The model has found implication in the valuation of investment projects and financial portfolio management. In mathematical terms, the relationship indicated by the CAPM is expressed as follows:
E(Ri) = Rf + β(E(Rm) – Rf) (Bodie et al, 2009; Brealey and Myers, 2003),
Where E(R¬i) is the expected return on an i-th security; Rf is the risk free rate which is often represented by the Treasury bonds or Treasury bills yield; E(Rm) is the expected return on the market, which is often represented by a large stock market index such as S&P 500 and others; beta is the indicator of how sensitive the returns on a security are in relation to the returns on the market. Coefficient beta can also be calculated as follows:
β = cov (Ri, Rm)/var (Rm)
While the model has become popular in corporate finance, its usefulness has been doubted by a number of researchers such as Roll (1977), Shefrin and Statman (2000) and others. The main critiques of the model arise from the following weak assumptions that promoters of CAPM use:
• Normal distribution of security returns. Financial time series have volatility clustering which implies a succession of the periods of high volatility by periods of lower volatility. Furthermore, skewness of distribution is a common pattern in asset returns especially for those that followed a specific constant trend. Well performing stocks would have their returns skewed to the right while the stocks that have performed poorly would have the returns skewed to the left.
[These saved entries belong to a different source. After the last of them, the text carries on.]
Background: an optimization exercise with open tools, aiming at small area and a short achievable clock period. Do not read the settings as production practice. The RTL was checked by simulation tests, not by an equivalence proof against the original design.

## convout4
module convout4 (
    input  wire         clk,
    input  wire         rst,           
    input  wire         in_valid,
    input  wire [7:0]   in_fmt,
    input  wire [2:0]   in_round,
    input  wire         in_sat,
    input  wire         in_internal,
    input  wire [127:0] in_x,          
    input  wire         seed_load,
    input  wire [31:0]  seed,
    output reg          out_valid,
    output reg  [127:0] out_y,
    output reg  [3:0]   out_sat,
    output reg  [3:0]   out_nan,
    output reg  [3:0]   out_inf,
    output reg  [31:0]  lfsr_state
);
    localparam LANES = 4;
    wire [31:0] g = lfsr_state;
    wire [63:0] b, e;
    assign e[0] = g[0];
    assign e[1] = g[1];
    assign e[2] = g[2];
    assign e[3] = g[3];
    assign e[4] = g[4];
    assign e[5] = g[5];
    assign e[6] = g[6];
    assign e[7] = g[7];
    assign e[8] = g[8];
    assign e[9] = g[9];
    assign e[10] = g[10];
    assign e[11] = g[11];
    assign e[12] = g[12];
    assign e[13] = g[13];
    assign e[14] = g[14];
    assign e[15] = g[15];
    assign e[16] = g[16];
    assign e[17] = g[17];
    assign e[18] = g[18];
    assign e[19] = g[19];
    assign e[20] = g[20];
  ...
For scale: about 6800 cells after synthesis, roughly 350 I/O pins.
==> flow/config.mk <==
export PLATFORM = sky130hd
export DESIGN_NAME = convout4
export DESIGN_NICKNAME = convout4
export VERILOG_FILES = /design/flow/design.v
export SDC_FILE = /design/flow/constraint.sdc
export NUM_CORES = 8
export LEC_CHECK = 0
export ABC_AREA = 1
export CAP_MARGIN = 20
export CORE_MARGIN = 2
export CORE_UTILIZATION = 40
export SETUP_SLACK_MARGIN = 1.5
export SLEW_MARGIN = 20
export SYNTH_MEMORY_MAX_BITS = 16384
==> flow/constraint.sdc <==
create_clock -name core_clock -period 32.0 [get_ports {clk}]
set_input_delay 6.4000 -clock core_clock [delete_from_list [all_inputs] [get_ports {clk}]]
set_output_delay 6.4000 -clock core_clock [all_outputs]
set_load 0.01 [all_outputs]
standard.sh (not shown) runs the stock make flow with config.mk's settings and CLKGATE_MAP_FILE= SYNTH_SCRIPT=/design/flow/synth_recipe.tcl, a recipe that flattens the netlist after the stock synthesis.
==> flow/flow/run.sh <==
#!/bin/bash
# The standard layout (standard.sh) with two changes to how it is made:
#  - synthesis is the standard one (synth_recipe.tcl, ORFS synth.tcl) except
#    that ABC maps the logic with flow/abc.script, an area-oriented script
#    (registers, their names and cells are untouched: ABC sees only the
#    combinational logic);
#  - the timing repair aims at a shorter cycle (larger setup margin), repairs
#    only the worst few percent of endpoints, may change a cell's footprint,
#    and the ports are buffered with buf_2 instead of the default delay buffer.
# The clock, its period and the constraints are the design's. make's full
# output goes to make_finish.log here; ORFS keeps each step's log in orfs/logs.
set -euo pipefail
W=$PWD
export MY_ABC_SCRIPT=$W/flow/abc.script
sed 's#source \$::env(SCRIPTS_DIR)/synth_preamble.tcl#&\nset abc_args [lreplace $abc_args 1 1 $::env(MY_ABC_SCRIPT)]#' \
  "$FLOW_HOME/scripts/synth.tcl" > $W/synth_mod.tcl
grep -q MY_ABC_SCRIPT $W/synth_mod.tcl
sed "s#source \$::env(SCRIPTS_DIR)/synth.tcl#source $W/synth_mod.tcl#" $W/synth_recipe.tcl > $W/synth_recipe_mod.tcl
grep -q synth_mod.tcl $W/synth_recipe_mod.tcl
bash standard.sh SYNTH_SCRIPT=$W/synth_recipe_mod.tcl SETUP_SLACK_MARGIN=${MARGIN:-24.45} TNS_END_PERCENT=5 \
  MATCH_CELL_FOOTPRINT=0 "BUFFER_PORTS_ARGS=-buffer_cell sky130_fd_sc_hd__buf_2" finish > make_finish.log 2>&1
==> flow/flow/abc.script <==
strash
dch
amap
topo
stime -c
buffer -c
upsize -c
dnsize -c
The baseline went through all stages and came out clean.
Rerun with:
==> flow/flow/run.sh (replaced) <==
#!/bin/bash
set -euo pipefail
bash standard.sh SETUP_SLACK_MARGIN=${MARGIN:-25} TNS_END_PERCENT=5 MATCH_CELL_FOOTPRINT=0 \
  "BUFFER_PORTS_ARGS=-buffer_cell sky130_fd_sc_hd__buf_2" finish > make_finish.log 2>&1
- CORE_UTILIZATION: 40 -> 55
removed: flow/flow/abc.script
Result: Synthesized area came out higher by about 9%. First-iteration DRC count rose by about 9%. Final area grows by 2.5%. Die area fell by 21%. Worst setup slack gets better by 0.11 ns. Non-clock buffer count decreases by 110. Sequential cell count stays the same. Core utilization grows by 14 points. Synthesized cell count came out higher by 19%.

==> afterwards: timing with drivers on the ports <==
In the flow no input, the clock included, has a driving cell. The finished layouts below were timed again as built, in two steps.
Step 1 assumes that a clkbuf_16 drives the clock port and a buf_2 every other input.
Step 2 also shifts input and output timing later by t, the mid clock arrival at the registers, as if the neighbouring blocks saw the same clock.
Three values: ideal, step 1, step 2; two values: the first two.
run	shift t [ns]	setup WS [ns]	hold WS [ns]
the first run	0.771	24.329 / 24.252 / 23.731	0.325 / 0.325 / 0.325
the second run	0.750	24.441 / 24.366 / 23.928	0.340 / 0.340 / 0.340
After both steps setup and hold are still met in every run listed. The setup slack of the first run, which loses most, moves by -0.077 ns with the drivers and by -0.598 ns with both steps.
• The model assumes that risk can be well represented by standard deviation of returns. Once again, it is valid to argue that such an assumption could be meaningful for a normally distributed time series. Furthermore, there are arguments that other moments besides standard deviation could be used to measure the risk of a security (Shefrin and Statman, 2000).
• Roll (1977) criticized CAPM for suggesting an unrealistic and practically unobservable market returns. CAPM could have been valid if it was possible to estimate the return on all possible investment alternatives that would include not only the equity market but real estate, wines, art, commodities and others. In practice, the stock market index is used as a proxy for market returns which is a great weakness.
There are much more critiques of the model that have been expressed in literature. For this reason, Black, Jensen and Scholes (1972) suggest a number of tests that can be undertaken to evaluate CAPM.
CAPM demonstrates that the expected returns on a security are linearly associated with the security’s beta and are directly proportional to the latter. Traditional tests conducted before Black, Jensen and Scholes (1972) implied running a linear regression to estimate a security beta and running a cross sectional regression to estimate whether the difference between the expected returns and the right hand part of the equation (1) is significantly different from 0 (Lintner, 1965). Black, Jensen and Scholes (1972) argue that such tests may provide misleading results.
Basically, in order to test the applicability of CAPM to real market, one has to collect the returns on all securities traded in a particular market and study the relations between the past returns and the securities betas over time. Black, Jensen and Scholes (1972) investigated all stocks traded on New York Stock Exchange (NYSE). The model (1) that is supposed to be tested should be re-stated as follows in order to run linear regressions.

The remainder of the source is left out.